(Beginning of DATA EXCERPTS)

`config.mk`:
```
export PLATFORM = sky130hd
export DESIGN_NAME = mcu0_intc
export DESIGN_NICKNAME = d
export VERILOG_FILES = /design/src/rtl/mcu0_pkg.sv /design/src/rtl/mcu0_prio_enc.sv /design/src/rtl/mcu0_intc.sv
export SDC_FILE = /design/constraint.sdc
export NUM_CORES = 1
export LEC_CHECK = 0
export ABC_AREA = 0
export CORE_MARGIN = 5
export CORE_UTILIZATION = 53
export CTS_BUF_LIST = sky130_fd_sc_hd__clkbuf_4
export DETAILED_ROUTE_END_ITERATION = 8
export PLACE_DENSITY = 0.81
export SLEW_MARGIN = 10
export SYNTH_ARGS = -nofsm -noshare
export SYNTH_HDL_FRONTEND = slang
export SYNTH_SLANG_ARGS = --single-unit
```
`constraint.sdc`:
```
create_clock -name clock -period 1.58 [get_ports clock]
set_input_delay 0.316 -clock clock [delete_from_list [all_inputs] [get_ports clock]]
set_output_delay 0.316 -clock clock [all_outputs]
set_load 0.02 [all_outputs]
```
`src/rtl/mcu0_pkg.sv`:
```
// Shared definitions for the mcu0 interrupt controller: FSM encoding,
// register addresses and STATUS bit positions.
package mcu0_pkg;

  typedef enum logic [1:0] {
    INTC_IDLE    = 2'd0,
    INTC_REQ     = 2'd1,
    INTC_SERVICE = 2'd2
  } intc_state_e;

  localparam logic [1:0] INTC_MASK = 2'd0;
  localparam logic [1:0] INTC_EDGE = 2'd1;
  localparam logic [1:0] INTC_PEND = 2'd2;
  localparam logic [1:0] INTC_STAT = 2'd3;

  localparam int STAT_STATE_MSB = 15;
  localparam int STAT_STATE_LSB = 14;
  localparam int STAT_ERR_BIT   = 13;

endpackage

```
`src/rtl/mcu0_prio_enc.sv`:
```
// Fixed-priority encoder: lowest set index wins.
module mcu0_prio_enc
  import mcu0_pkg::*;
#(
  parameter int NIRQ  = 8,
  parameter int VEC_W = 3
) (
  input  logic [NIRQ-1:0]  i_req,
  output logic             o_valid,
  output logic [VEC_W-1:0] o_vec
);

  always_comb begin
    o_valid = 1'b0;
    o_vec   = '0;
    for (int i = NIRQ - 1; i >= 0; i--) begin
      if (i_req[i]) begin
        o_valid = 1'b1;
        o_vec   = VEC_W'(i);
      end
    end
  end

endmodule

```
`src/rtl/mcu0_intc.sv`:
```
// Interrupt controller for the mcu0 core: synchronizes request lines, keeps
// per-source mask/mode/pending state and presents one vector at a time.
//
// state   | meaning
// IDLE    | nothing presented; arbitrate among eligible sources
// REQ     | interrupt asserted with a stable vector; waiting for int_ack
// SERVICE | core is in the handler; waiting for iret
module mcu0_intc
  import mcu0_pkg::*;
#(
  parameter int NIRQ  = 8,
  parameter int VEC_W = 3
) (
  input  logic             clock,
  input  logic             reset_n,
  input  logic [NIRQ-1:0]  irq_src,
  input  logic             cfg_we,
  input  logic [1:0]       cfg_addr,
  input  logic [15:0]      cfg_wdata,
  output logic [15:0]      cfg_rdata,
  output logic             interrupt,
  output logic [VEC_W-1:0] irq,
  input  logic             int_ack,
  input  logic             iret
);

  logic [NIRQ-1:0]  r_sync1, r_sync2, r_sync3, r_rise;
  logic [NIRQ-1:0]  r_mask, r_edge, r_pend;
  intc_state_e      r_state;
  logic             r_err, r_int;
  logic [VEC_W-1:0] r_irq;

  logic [NIRQ-1:0]  w_elig, w_clr, w_ack_bit, w_pend_nxt;
  logic             w_valid, w_ack_ok, w_misuse;
  logic             w_wr_mask, w_wr_edge, w_wr_pend, w_wr_stat;
  logic [VEC_W-1:0] w_vec;
  logic [15:0]      w_stat;
  logic             w_unused;

  assign w_unused  = ^cfg_wdata;
  assign w_elig    = r_pend & r_mask;
  assign w_wr_mask = cfg_we && (cfg_addr == INTC_MASK);
  assign w_wr_edge = cfg_we && (cfg_addr == INTC_EDGE);
  assign w_wr_pend = cfg_we && (cfg_addr == INTC_PEND);
  assign w_wr_stat = cfg_we && (cfg_addr == INTC_STAT);
  assign w_ack_ok  = int_ack && (r_state == INTC_REQ);
  assign w_misuse  = (int_ack && (r_state != INTC_REQ)) ||
                     (iret && (r_state != INTC_SERVICE));
  assign w_ack_bit = NIRQ'(1) << r_irq;
  assign w_clr     = ({NIRQ{w_wr_pend}} & cfg_wdata[NIRQ-1:0]) |
                     ({NIRQ{w_ack_ok}} & w_ack_bit);
  // Edge bits: a fresh rise beats any clear in the same cycle.
  assign w_pend_nxt = (r_edge & ((r_pend & ~w_clr) | r_rise)) |
                      (~r_edge & r_sync2);

  assign interrupt = r_int;
  assign irq       = r_irq;

  mcu0_prio_enc #(.NIRQ(NIRQ), .VEC_W(VEC_W)) u_prio (
    .i_req   (w_elig),
    .o_valid (w_valid),
    .o_vec   (w_vec)
  );

  always_ff @(posedge clock or negedge reset_n) begin
    if (!reset_n) begin
      r_sync1 <= '0;
      r_sync2 <= '0;
      r_sync3 <= '0;
      r_rise  <= '0;
      r_mask  <= '0;
      r_edge  <= '0;
      r_pend  <= '0;
    end else begin
      r_sync1 <= irq_src;
      r_sync2 <= r_sync1;
      r_sync3 <= r_sync2;
      r_rise  <= r_sync2 & ~r_sync3;
      r_pend  <= w_pend_nxt;
      if (w_wr_mask) r_mask <= cfg_wdata[NIRQ-1:0];
      if (w_wr_edge) r_edge <= cfg_wdata[NIRQ-1:0];
    end
  end

  always_ff @(posedge clock or negedge reset_n) begin
    if (!reset_n) begin
      r_state <= INTC_IDLE;
      r_int   <= 1'b0;
      r_irq   <= '0;
      r_err   <= 1'b0;
    end else begin
      if (w_misuse)       r_err <= 1'b1;
      else if (w_wr_stat) r_err <= 1'b0;
      case (r_state)
        INTC_IDLE: begin
          if (w_valid) begin
            r_irq   <= w_vec;
            r_int   <= 1'b1;
            r_state <= INTC_REQ;
          end
        end
        INTC_REQ: begin
          if (int_ack) begin
            r_int   <= 1'b0;
            r_state <= INTC_SERVICE;
          end else if (!w_elig[r_irq]) begin
            r_int   <= 1'b0;
            r_state <= INTC_IDLE;
          end
        end
        INTC_SERVICE: begin
          if (iret) r_state <= INTC_IDLE;
        end
        default: begin
          r_int   <= 1'b0;
          r_state <= INTC_IDLE;
        end
      endcase
    end
  end

  always_comb begin
    w_stat = '0;
    w_stat[STAT_STATE_MSB:STAT_STATE_LSB] = r_state;
    w_stat[STAT_ERR_BIT] = r_err;
    w_stat[VEC_W-1:0]    = r_irq;
    cfg_rdata = '0;
    case (cfg_addr)
      INTC_MASK: cfg_rdata = 16'(r_mask);
      INTC_EDGE: cfg_rdata = 16'(r_edge);
      INTC_PEND: cfg_rdata = 16'(r_pend);
      INTC_STAT: cfg_rdata = w_stat;
      default:   cfg_rdata = '0;
    endcase
  end

endmodule
```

(End of DATA EXCERPTS)

WHAT TO WORK ON => Tell how many lines in the data include the string "localparam". Reply with the number and no other text.

FINAL ANSWER => 7